(Stored data)
-.-.-
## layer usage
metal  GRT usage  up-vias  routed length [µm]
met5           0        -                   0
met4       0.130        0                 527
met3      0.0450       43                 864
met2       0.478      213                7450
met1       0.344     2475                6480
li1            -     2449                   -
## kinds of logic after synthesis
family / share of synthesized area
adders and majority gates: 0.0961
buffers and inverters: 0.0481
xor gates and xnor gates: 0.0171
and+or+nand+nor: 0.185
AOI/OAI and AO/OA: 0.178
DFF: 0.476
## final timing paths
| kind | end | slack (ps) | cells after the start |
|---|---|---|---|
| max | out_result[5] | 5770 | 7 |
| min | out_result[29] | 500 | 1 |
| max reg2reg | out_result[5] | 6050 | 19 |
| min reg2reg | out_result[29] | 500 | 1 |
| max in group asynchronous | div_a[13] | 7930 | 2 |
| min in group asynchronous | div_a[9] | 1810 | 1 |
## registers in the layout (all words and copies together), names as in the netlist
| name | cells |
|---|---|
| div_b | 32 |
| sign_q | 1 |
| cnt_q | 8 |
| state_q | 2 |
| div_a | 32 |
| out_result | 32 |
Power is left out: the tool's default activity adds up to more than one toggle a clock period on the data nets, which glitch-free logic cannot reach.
==> src/rtl/return_stack.sv <==
// Hardware return-address stack: push on call, zero-latency top-of-stack for return,
// occupancy tracking and sticky overflow/underflow debug flags.
module return_stack #(
    parameter int WIDTH = 10,
    parameter int DEPTH = 16
) (
    input  logic          clk,
    input  logic          reset,
    return_stack_if.slave bus
);
    localparam int              CW      = $clog2(DEPTH + 1);
    localparam int              AW      = (DEPTH > 1) ? $clog2(DEPTH) : 1;
    localparam logic [CW-1:0]   SP_FULL = CW'(DEPTH);
    localparam logic [CW-1:0]   SP_ONE  = CW'(1);

    logic [WIDTH-1:0] r_mem [DEPTH];
    logic [CW-1:0]    r_sp;
    logic             r_overflow;
    logic             r_underflow;

    logic             w_empty;
    logic             w_full;
    logic [CW-1:0]    w_top;
    logic [CW-1:0]    w_sp_nxt;
    logic [CW-1:0]    w_wr_idx;
    logic             w_we;
    logic             w_set_ovf;
    logic             w_set_unf;

    // Operation decode; push+pop replaces the top, or acts as a plain push when empty.
    always_comb begin
        w_empty   = (r_sp == {CW{1'b0}});
        w_full    = (r_sp == SP_FULL);
        w_top     = r_sp - SP_ONE;
        w_sp_nxt  = r_sp;
        w_wr_idx  = r_sp;
        w_we      = 1'b0;
        w_set_ovf = 1'b0;
        w_set_unf = 1'b0;
        if (bus.wesp) begin
            case ({bus.push, bus.pop})
                2'b10: begin
                    if (w_full) begin
                        w_set_ovf = 1'b1;
                    end else begin
                        w_we     = 1'b1;
                        w_sp_nxt = r_sp + SP_ONE;
                    end
                end
                2'b01: begin
                    if (w_empty) begin
                        w_set_unf = 1'b1;
                    end else begin
                        w_sp_nxt = w_top;
                    end
                end
                2'b11: begin
                    w_we = 1'b1;
                    if (w_empty) begin
                        w_sp_nxt = r_sp + SP_ONE;
                    end else begin
                        w_wr_idx = w_top;
                    end
                end
                default: begin
                    w_we = 1'b0;
                end
            endcase
        end else begin
            w_we = 1'b0;
        end
    end

    // Stack pointer and sticky error flags.
    always_ff @(posedge clk) begin
        if (reset) begin
            r_sp        <= {CW{1'b0}};
            r_overflow  <= 1'b0;
            r_underflow <= 1'b0;
        end else begin
            r_sp        <= w_sp_nxt;
            r_overflow  <= r_overflow | w_set_ovf;
            r_underflow <= r_underflow | w_set_unf;
        end
    end

    // Entry storage is deliberately not reset; a write in the reset cycle is dropped.
    always_ff @(posedge clk) begin
        if (!reset && w_we) begin
            r_mem[w_wr_idx[AW-1:0]] <= bus.d_in;
        end
    end

    // Top-of-stack read path: depends only on sp and stored entries.
    always_comb begin
        if (w_empty) begin
            bus.d_out = {WIDTH{1'b0}};
        end else begin
            bus.d_out = r_mem[w_top[AW-1:0]];
        end
    end

    assign bus.empty     = w_empty;
    assign bus.full      = w_full;
    assign bus.count     = r_sp;
    assign bus.overflow  = r_overflow;
    assign bus.underflow = r_underflow;
endmodule
`config.mk`:
```
export PLATFORM = sky130hd
export DESIGN_NAME = gpu_scanout
export DESIGN_NICKNAME = d
export VERILOG_FILES = /design/src/rtl/gpu_scanout_pkg.sv /design/src/rtl/gpu_scanout_timing.sv /design/src/rtl/gpu_scanout.sv
export VERILOG_INCLUDE_DIRS = /design/src /design/src/rtl
export SDC_FILE = /design/constraint.sdc
export NUM_CORES = 1
export LEC_CHECK = 0
export ABC_CLOCK_PERIOD_IN_PS = 2500
export CAP_MARGIN = 20
export CORE_MARGIN = 5
export CORE_UTILIZATION = 35
export DETAILED_ROUTE_END_ITERATION = 8
export SETUP_SLACK_MARGIN = 0.2
export SYNTH_ARGS = -nofsm -noshare
export SYNTH_HDL_FRONTEND = slang
export SYNTH_SLANG_ARGS = --single-unit
```
`constraint.sdc`:
```
create_clock -name clk -period 2.5 [get_ports clk]
set_input_delay 0.75 -clock clk [delete_from_list [all_inputs] [get_ports clk]]
set_output_delay 0.75 -clock clk [all_outputs]
set_load 0.005 [all_outputs]
```
[config.mk]
export PLATFORM = sky130hd
export DESIGN_NAME = leg_shift_sequencer
export DESIGN_NICKNAME = d
export VERILOG_FILES = /design/src/rtl/leg_alu_pkg.sv /design/src/rtl/leg_shift_step.sv /design/src/rtl/leg_shift_sequencer.sv
export SDC_FILE = /design/constraint.sdc
export NUM_CORES = 1
export LEC_CHECK = 0
export CAP_MARGIN = 20
export CORE_MARGIN = 1.5
export CORE_UTILIZATION = 35
export DETAILED_ROUTE_END_ITERATION = 7
export HOLD_SLACK_MARGIN = 0.06
export PLACE_DENSITY_LB_ADDON = 0.3
export RECOVER_POWER = 100
export SYNTH_ARGS = -nofsm -noshare
export SYNTH_HDL_FRONTEND = slang
export SYNTH_SLANG_ARGS = --single-unit
[constraint.sdc]
create_clock -name clk -period 3.8 [get_ports clk]
set_input_delay 0.76 -clock clk [delete_from_list [all_inputs] [get_ports clk]]
set_output_delay 0.76 -clock clk [all_outputs]
set_load 0.02 [all_outputs]
[src/rtl/leg_alu_pkg.sv]
// Shared constants for the LEG ALU shift path: op codes, data width,
// per-cycle shift limit and the sequencer state encoding.
package leg_alu_pkg;

  localparam int WIDTH    = 8;
  localparam int MAX_STEP = 4;

  localparam logic [1:0] SHIFT_LSL = 2'b00;
  localparam logic [1:0] SHIFT_LSR = 2'b01;
  localparam logic [1:0] SHIFT_ASR = 2'b10;
  localparam logic [1:0] SHIFT_ROR = 2'b11;

  typedef enum logic [1:0] {
    IDLE  = 2'd0,
    SHIFT = 2'd1,
    DONE  = 2'd2
  } state_e;

endpackage

[src/rtl/leg_shift_step.sv]
// Combinational shift of an 8-bit operand by 0..4 positions for LSL/LSR/ASR/ROR,
// returning the last bit shifted out (step 0 passes the operand with carry 0).
module leg_shift_step
  import leg_alu_pkg::*;
(
  input  logic [1:0]       op,
  input  logic [7:0]       din,
  input  logic [2:0]       step,
  output logic [7:0]       dout,
  output logic             carry_out
);

  logic [8:0]  lsl_ext;
  logic [8:0]  lsr_ext;
  logic [8:0]  asr_ext;
  logic [15:0] ror_ext;

  // One guard bit on the exit side catches the last bit shifted out.
  always_comb begin
    lsl_ext = {1'b0, din} << step;
    lsr_ext = {din, 1'b0} >> step;
    asr_ext = 9'($signed({din, 1'b0}) >>> step);
    ror_ext = {din, din} >> step;
  end

  always_comb begin
    dout      = din;
    carry_out = 1'b0;
    case (op)
      SHIFT_LSL: begin
        dout      = lsl_ext[7:0];
        carry_out = lsl_ext[8];
      end
      SHIFT_LSR: begin
        dout      = lsr_ext[8:1];
        carry_out = lsr_ext[0];
      end
      SHIFT_ASR: begin
        dout      = asr_ext[8:1];
        carry_out = asr_ext[0];
      end
      default: begin
        dout      = ror_ext[7:0];
        carry_out = ror_ext[7];
      end
    endcase
    if (step == 3'd0) begin
      dout      = din;
      carry_out = 1'b0;
    end
  end

endmodule

[src/rtl/leg_shift_sequencer.sv]
// Multi-cycle shift/rotate sequencer: splits an 8-bit shift count into steps
// of at most four positions and hands back result, carry and zero flags.
//
//   state | meaning
//   IDLE  | ready for a request; in_ready high
//   SHIFT | applying one step of up to MAX_STEP positions per clock
//   DONE  | result held with out_valid until out_ready
module leg_shift_sequencer
  import leg_alu_pkg::*;
(
  input  logic             clk,
  input  logic             rst,
  input  logic             in_valid,
  output logic             in_ready,
  input  logic [1:0]       op,
  input  logic [WIDTH-1:0] value,
  input  logic [7:0]       amount,
  output logic             out_valid,
  input  logic             out_ready,
  output logic [WIDTH-1:0] result,
  output logic             carry,
  output logic             zero
);

  state_e     state_q, state_d;
  logic [7:0] acc_q, acc_d;
  logic [3:0] rem_q, rem_d;
  logic       carry_q, carry_d;
  logic [1:0] op_q, op_d;

  logic [3:0] eff;
  logic [2:0] step;
  logic [7:0] step_res;
  logic       step_carry;

  // Rotates wrap modulo 8; plain shifts saturate at 8 (everything shifted out).
  always_comb begin
    if (op == SHIFT_ROR)
      eff = {1'b0, amount[2:0]};
    else if (amount > 8'd8)
      eff = 4'd8;
    else
      eff = amount[3:0];
  end

  always_comb begin
    if (rem_q > 4'(MAX_STEP))
      step = 3'(MAX_STEP);
    else
      step = rem_q[2:0];
  end

  leg_shift_step u_step (
    .op        (op_q),
    .din       (acc_q),
    .step      (step),
    .dout      (step_res),
    .carry_out (step_carry)
  );

  always_comb begin
    state_d = state_q;
    acc_d   = acc_q;
    rem_d   = rem_q;
    carry_d = carry_q;
    op_d    = op_q;
    case (state_q)
      IDLE: begin
        if (in_valid) begin
          op_d    = op;
          acc_d   = value;
          rem_d   = eff;
          carry_d = 1'b0;
          state_d = (eff == 4'd0) ? DONE : SHIFT;
        end
      end
      SHIFT: begin
        acc_d   = step_res;
        rem_d   = rem_q - {1'b0, step};
        carry_d = step_carry;
        if (rem_q == {1'b0, step})
          state_d = DONE;
      end
      DONE: begin
        if (out_ready)
          state_d = IDLE;
      end
      default: state_d = IDLE;
    endcase
  end

  always_ff @(posedge clk) begin
    if (rst) begin
      state_q <= IDLE;
      acc_q   <= 8'h00;
      rem_q   <= 4'd0;
      carry_q <= 1'b0;
      op_q    <= SHIFT_LSL;
    end else begin
      state_q <= state_d;
      acc_q   <= acc_d;
      rem_q   <= rem_d;
      carry_q <= carry_d;
      op_q    <= op_d;
    end
  end

  assign in_ready  = (state_q == IDLE);
  assign out_valid = (state_q == DONE);
  assign result    = acc_q;
  assign carry     = carry_q;
  // Gated so the flag reads 0 out of reset even though acc is 0 there.
  assign zero      = out_valid && (acc_q == 8'h00);

endmodule

Word-level counts from Yosys, hierarchy flattened --
Cells that the tools add are included.
Word-level totals: input port bits 22, output and inout bits 12, bits in registers 17
Cells by class: $add $sub $neg 1, multiplexer cells 18, reduce and logical (&&, ||, !) cells 11, equal/unequal tests 10, magnitude comparators 2, shift operators 4
Operators by type and width (number):
- one-hot mux 8 bit (3 select lines) | 1
- 2-to-1 mux 8 bit | 2
- one-hot mux 8 bit (2 select lines) | 1
- >> shifter 16 x 3 -> 8 bit | 1
- 2-to-1 mux 4 bit | 3
- << shifter 8 x 3 -> 9 bit | 1
- >> shifter 9 x 3 -> 9 bit | 1
- >>> shifter 9 x 3 -> 9 bit | 1
- > comparator 8 x 4 -> 1 bit, second input constant | 1
- logical NOT 8 bit | 1
- 2-to-1 mux 2 bit | 4
- one-hot mux 4 bit (2 select lines) | 1
- equality test 2 bit, second input constant | 3
- inequality test 2 bit, second input constant | 3
- one-hot mux 2 bit (3 select lines) | 1
- AND reduction 3 bit | 2
- equality test 2 x 1 -> 1 bit, second input constant | 2
- equality test 4 x 3 -> 1 bit | 1
- > comparator 4 x 3 -> 1 bit, second input constant | 1
- logical NOT 2 bit | 2
- logical NOT 4 bit | 1
- AND reduction 2 bit | 2
- subtractor 4 x 3 -> 4 bit | 1
- logical NOT 3 bit | 1
- other kinds (7) | 8

Logic depth before layout (Yosys ltp) --
Gate-level depths: netlist of the first run.
depth after elaboration 7, depth in mapped cells 10

Modules after synthesis --
From an unflattened synthesis of the first run, not the netlist that was laid out.
Unflattened totals: cell total of the unflattened synthesis 258, area total of the unflattened synthesis 1923.1 um^2
By module, submodules not included:
- leg_shift_step | sequential area each 0.0 um^2, area each 1047.3 um^2, cells an instance 149, instances 1
- leg_shift_sequencer | sequential area each 340.3 um^2, area each 875.8 um^2, cells an instance 109, instances 1

Least setup slack after synthesis of the first run --
OpenSTA, ideal clock, no wires.
path type input-to-reg, start input amount[6], end register state_q[0], setup slack 1728 ps, arrival time 1944 ps, buffers on the path 0, data required time 3672 ps, library setup time 128 ps, cell stages on the path 5, path through or4_1 o21a_1 nor4_1 a2bb2oi_1 nor2_1
Between the ends: word-level cells in the longest chain between the ends 7
Ends and longest elaborated chain:
- start, declared | line leg_shift_sequencer.sv:17 | input logic [7:0] amount,
- > comparator 8 x 4 -> 1 bit | line leg_shift_sequencer.sv:40 | else if (amount > 8'd8)
- 2-to-1 mux 4 bit | line leg_shift_sequencer.sv:40
- 2-to-1 mux 4 bit | line leg_shift_sequencer.sv:38 | if (op == SHIFT_ROR)
- logical NOT 4 bit | line leg_shift_sequencer.sv:74 | state_d = (eff == 4'd0) ? DONE : SHIFT;
- 2-to-1 mux 2 bit | line leg_shift_sequencer.sv:74
- 2-to-1 mux 2 bit | line leg_shift_sequencer.sv:69 | if (in_valid) begin
- one-hot mux 2 bit (3 select lines) | line leg_shift_sequencer.sv:67 | case (state_q)
- end signal, assigned | line leg_shift_sequencer.sv:100 | state_q <= state_d;
- end, declared | line leg_shift_sequencer.sv:25 | state_e state_q, state_d;
No other way between the ends. The select of a mux whose other input is x is not followed. A chain may end at the register's enable or synchronous reset.

Worst setup path after layout of the first run --
start register acc_q[0], in the netlist result[0], end output zero
Between the ends: word-level cells in the longest chain between the ends 2
Ends and longest elaborated chain:
- start, declared | line leg_shift_sequencer.sv:26 | logic [7:0] acc_q, acc_d;
- start signal, assigned | line leg_shift_sequencer.sv:95 | acc_q <= 8'h00;
- start signal, assigned | line leg_shift_sequencer.sv:101 | acc_q <= acc_d;
- logical NOT 8 bit | line leg_shift_sequencer.sv:113 | assign zero = out_valid && (acc_q == 8'h00);
- logical AND 1 bit | line leg_shift_sequencer.sv:113
- end, declared | line leg_shift_sequencer.sv:22 | output logic zero
No other way between the ends.

==> flow_summary.json, run 1 <==
{
  "status": "complete, no violations",
  "diodes": 0,
  "netlist_top_cells_area": "dfxtp_1, mux4_2, mux2i_1",
  "avgRoutedWirePerCell_um": 16.1,
  "drc": 0,
  "finalNonFillerCells": 311,
  "path_clk_slew_ns": 0.06,
  "antenna_found_initial": 0,
  "final_cell_mix": "nor2_1, nand2_1, clkdlybuf4s50_1",
  "vias": 1790,
  "cts_resized": 0,
  "grt_use_total": 0.200,
  "cts.sinks": 17,
  "cts-hold-fix-buffers": 0,
  "max_cap_violations": 0,
  "numPortBuffers": 33,
  "routed_via_density": 5.76,
  "grt-ovfl-total": 0,
  "worstSetupPathType": "reg2out",
  "clockBufferDepth": 2,
  "finalMaxSlewViolations": 0,
  "syn-instance-count": 228,
  "yosys_most_used_dff": "dfxtp_1",
  "relSlewSlack": 0.526,
  "clkLatencyLatePin_ns": 0.25,
  "io_pins": 34,
  "path_cells": "nor4_1 > and3_1 > dlygate4sd3_1",
  "nNetsFinal": 269,
  "ant_nets": 0,
  "path_max_fanout": 14,
  "leakage_nw": 0.745,
  "critPathArrivalTime_ns": 1.97,
  "first_pass_iters": 4,
  "cts_tree": "built",
  "setup.worst_path.end_class": "output pin",
  "synth_area_per_cell_um2": 7.65,
  "place_inst": 307,
  "hold_viol": 0,
  "fin_crit_sh": 0.717,
  "die_h_um": 73.6,
  "grt_max_degree": 29,
  "ys.warnings.count": 0,
  "synth-seq-cells": 17,
  "cts_root_buffer": "clkbuf_8",
  "critPathLaunchType": "flop",
  "slowest_stage": "dlygate4sd3_1",
  "power_density_nw_per_um2": 302,
  "numCtsBuffers": 3,
  "synth_seq_area_share": 0.195,
  "drtIter0Drc": 134,
  "area_delta_synth_final_pct": 20.8,
  "row_count": 25,
  "synth.largest_area_cell": "dfxtp_1",
  "coreArea_um2": 4750,
  "final.setup.worst_slack_ns": 1.07,
  "wirelength_mm": 5.01,
  "dpl.hpwl_mm": 3.67,
  "yosysTopAreaCellShare": 0.195,
  "final.setup.tns_ns": 0,
  "period_minus_slack_ns": 2.73,
  "crit_path_max_incr_delay_ns": 0.67,
  "die_area_um2": 5420,
  "setup_viol": 0,
  "synthDistinctLibCells": 59,
  "final_common_cell": "nor2_1",
  "worst_ep_required_time_ns": 3.04,
  "grt_pass1_wl_mm": 8.39,
  "h-tree-depth": 1,
  "power_uw": 636,
  "hold_class": "reg2reg",
  "gp_congestion": 0.880,
  "peakVddDrop_uv": 140,
  "drive_above_1_share": 0.0943,
  "rsz0062_at_grt": "no",
  "final_core_util": 0.443,
  "synth-edff-count": 0,
  "dp_slack_ns": 1.06,
  "syn_area_um2": 1740,
  "die_w_um": 73.6,
  "max_freq_mhz": 367,
  "start_util": 0.367,
  "syn_nets": 252,
  "post_cts_buffers": 0,
  "skew_ns": 0.00107,
  "worst_pin_slew_ns": 0.710,
  "async_flop_share": 0,
  "grt_pass1_vias": 1664
}
-- power breakdown --
group	switching (mW)	internal [mW]	leakage, nW
Sequential	0.0498	0.195	0.140
Clock	0.0596	0.0743	0.0228
Combinational	0.134	0.123	0.582
-- final timing paths --
kind | slack [ns] | cells after the start | startpoint | to
max | 1.07 | 3 | result[0] | zero
max reg2reg | 1.16 | 6 | rem_q[1] | carry
min reg2reg | 0.46 | 2 | carry | carry
min | 0.46 | 2 | carry | carry
-- synth_stat cells, drive strengths merged, types with 2 or more instances --
master,number
and3,3
inv,4
nand2b,6
a221oi,5
mux2,4
a21oi,14
nor2,25
conb,2
and2,2
o21ai,15
o211ai,4
mux2i,9
a2bb2oi,2
clkbuf,13
dfxtp,17
or3,2
mux4,7
nor4,5
a2111oi,6
nand3,2
nor2b,8
ha,2
o21bai,2
a211oi,2
nand2,19
o21a,2
o2111ai,2
o31ai,2
buf,12
or2,2
nor3,9
-- registers in the layout (all words and copies together), names as in the netlist --
| signal | cells |
|---|---|
| result | 8 |
| rem_q | 4 |
| op_q | 2 |
| state_q | 2 |
| carry | 1 |
-- cell type report --
class | instances | area, um^2
clock buffer | 4 | 45.0
fill | 521 | 2650
inverter | 4 | 15.0
multi-input combinational | 182 | 1270
sequential | 17 | 340
tap | 67 | 83.8
timing repair buffer | 37 | 357
-- per-layer routing --
| layer | global-route usage | vias to the layer above | share of wire |
|---|---|---|---|
| met5 | 0 | - | 0 |
| met4 | 0.0823 | 0 | 0.021 |
| met3 | 0.0165 | 10 | 0.056 |
| met2 | 0.304 | 66 | 0.46 |
| met1 | 0.291 | 832 | 0.46 |
| li1 | - | 882 | - |
-- per-stage QoR --
stage / cell area [um^2] / hold slack, ns
2_1_floorplan: 1740 / 0.505
3_3_place_gp: 2070 / 0.445
3_5_place_dp: 2070 / 0.449
4_1_cts: 2120 / 0.465
5_1_grt: 2110 / 0.514
6_report: 2110 / 0.457
-- cells by family (layout without fill, tap and decap cells) --
logic type / Yosys count / in the layout / share of synthesized area
compound gates: 69 / 69 / 0.281
xor+xnor: 1 / 1 / 0.00502
fa+ha+maj: 2 / 2 / 0.0143
buf+inv: 29 / 45 / 0.0746
flops: 17 / 17 / 0.195
mux: 20 / 20 / 0.168
other cells: 2 / 2 / 0.00431
simple gates: 88 / 88 / 0.258
-- critical path: cells and delay by family, from the launching register on --
family | cells | cell delay (ns)
AND/OR/NAND/NOR | 2 | 0.58
flip-flops | 1 | 0.47
buffers and inverters | 1 | 0.67
(Power assumes the default switching activity.)
==> inputs of run 2 (changes only) <==
==> constraint.sdc (replaced) <==
create_clock -name clk -period 2.2 [get_ports clk]
set_input_delay 0.44 -clock clk [delete_from_list [all_inputs] [get_ports clk]]
set_output_delay 0.44 -clock clk [all_outputs]
set_load 0.02 [all_outputs]
==> run 2 against run 1 <==
  * Utilization is 3.8 points higher
  * Cell count increased by 6.8%
  * Non-clock buffer count increased by 21
  * Worst hold slack better by 0.0045 ns
  * Sequential share of layout area shrank 1.3 points
  * Critical path type is now reg2reg
  * Highest routed layer unchanged
==> flow_summary.json, run 2 (synthesis results as in run 1) <==
{
  "status": "complete, no violations",
  "crit_path_max_incr_delay_ns": 0.68,
  "hold_viol": 0,
  "power_density_nw_per_um2": 512,
  "period_minus_slack_ns": 2.04,
  "clkLatencyLatePin_ns": 0.25,
  "relSlewSlack": 0.599,
  "worstSetupPathType": "reg2reg",
  "path_cells": "clkbuf_1 > mux4_2 > nor2_1 > a211oi_1 > a21oi_1 > a211oi_1",
  "coreArea_um2": 4750,
  "slowest_stage": "dfxtp_1",
  "largest_reg_flops": 8,
  "peakVddDrop_uv": 296,
  "leakage_nw": 0.851,
  "h-tree-depth": 1,
  "finalNonFillerCells": 332,
  "die_h_um": 73.6,
  "avgRoutedWirePerCell_um": 16.7,
  "final.setup.worst_slack_ns": 0.158,
  "dpl.hpwl_mm": 4.16,
  "finalMaxSlewViolations": 0,
  "grt_pass1_wl_mm": 9.07,
  "setup_viol": 0,
  "path_clk_slew_ns": 0.07,
  "gp_congestion": 0.900,
  "post_cts_buffers": 0,
  "fin_crit_sh": 0.928,
  "cts-hold-fix-buffers": 0,
  "die_area_um2": 5420,
  "critPathLaunchType": "flop",
  "cts_tree": "built",
  "final_common_cell": "nor2_1",
  "numCtsBuffers": 3,
  "ant_nets": 0,
  "critPathArrivalTime_ns": 2.16,
  "diodes": 0,
  "wirelength_mm": 5.53,
  "cts_resized": 1,
  "cts.sinks": 17,
  "start_util": 0.367,
  "drc": 0,
  "grt_pass1_vias": 1835,
  "grt-ovfl-total": 0,
  "dp_slack_ns": -0.0416,
  "grt_use_total": 0.216,
  "max_freq_mhz": 490,
  "io_pins": 34,
  "path_max_fanout": 12,
  "numPortBuffers": 33,
  "cts_root_buffer": "clkbuf_8",
  "final_cell_mix": "nor2_1, buf_4, clkdlybuf4s50_1",
  "place_inst": 328,
  "row_count": 25,
  "clockBufferDepth": 2,
  "power_mw": 1.17,
  "fill_cells": 503,
  "routed_via_density": 5.88,
  "drive_above_1_share": 0.174,
  "max_cap_violations": 0,
  "antenna_found_initial": 0,
  "nNetsFinal": 290,
  "final.setup.tns_ns": 0,
  "die_w_um": 73.6,
  "first_pass_iters": 6,
  "drtIter0Drc": 328,
  "hold_class": "reg2reg",
  "area_delta_synth_final_pct": 31.1,
  "setup.worst_path.end_class": "flop",
  "rsz0062_at_grt": "no",
  "grt_max_degree": 26,
  "worst_ep_required_time_ns": 2.32,
  "crit_top_cell": "a211oi_1",
  "skew_ns": 0.00577,
  "worst_pin_slew_ns": 0.586,
  "vias": 1953
}
==> run 2: changes by cell type in the layout (fill, tap and decap cells not counted) <==
cell             delta
nor4_1              -1
clkbuf_1            +1
dlygate4sd3_1       -2
o21ai_1             +1
buf_12              +1
clkdlybuf4s50_1     +1
a2111oi_1           +1
nor4_2              +1
nor2b_1             -1
nor2b_4             +1
o21ai_0             -1
a2111oi_0           -1
buf_4              +20
==> run 2: worst max-delay path, delay by kind of cell (launching register included) <==
kind	cells	cell delay, ns
compound gates	3	0.32
mux	1	0.54
flops	1	0.68
simple gates	1	0.10
buf+inv	1	0.26
==> run 2: layout make-up <==
| type | count | area [um^2] | share of cell area |
|---|---|---|---|
| clock buffer | 4 | 45.0 | 0.0197 |
| inverter | 4 | 15.0 | 0.00657 |
| multi-input combinational | 182 | 1280 | 0.560 |
| tap | 67 | 83.8 | 0.0367 |
| sequential | 17 | 340 | 0.149 |
| timing repair buffer | 58 | 520 | 0.228 |
==> run 2: worst paths after layout <==
path | to | from | depth (start not counted) | slack [ns]
max | result[2] | rem_q[1] | 6 | 0.16
min | carry | carry | 2 | 0.46
max reg2reg | result[2] | rem_q[1] | 6 | 0.16
min reg2reg | carry | carry | 2 | 0.46
==> run 2: stage by stage <==
step | utilization | instance area (um^2) | hold slack, ns
after global placement | 0.472 | 2240 | 0.443
final | 0.481 | 2290 | 0.461
after floorplan | - | 1740 | 0.505
after CTS | 0.483 | 2290 | 0.466
after global routing | 0.481 | 2290 | 0.501
after detailed placement | 0.472 | 2240 | 0.457
==> run 2: report_power, final <==
| part | internal (mW) | total, mW | switching, mW | leakage, nW |
|---|---|---|---|---|
| Combinational | 0.258 | 0.572 | 0.313 | 0.688 |
| Sequential | 0.336 | 0.366 | 0.0298 | 0.140 |
| Clock | 0.128 | 0.233 | 0.105 | 0.0228 |
==> run 2: routing by layer <==
layer,share of wire,up-vias,wire length [um],global-route usage
li1,-,929,-,-
met1,0.44,907,2430,0.291
met2,0.48,101,2640,0.361
met3,0.061,16,336,0.0151
met4,0.022,0,120,0.0782
met5,0,-,0,0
-.-.-
■ **ABOUT THIS EXERCISE**
In the data above, start at the line that has "module leg_shift_step", stop after the line that has "logic [15:0] ror_ext;", and print every line in between exactly as it stands.

■ **ANSWER SECTION**
module leg_shift_step
  import leg_alu_pkg::*;
(
  input  logic [1:0]       op,
  input  logic [7:0]       din,
  input  logic [2:0]       step,
  output logic [7:0]       dout,
  output logic             carry_out
);

  logic [8:0]  lsl_ext;
  logic [8:0]  lsr_ext;
  logic [8:0]  asr_ext;
  logic [15:0] ror_ext;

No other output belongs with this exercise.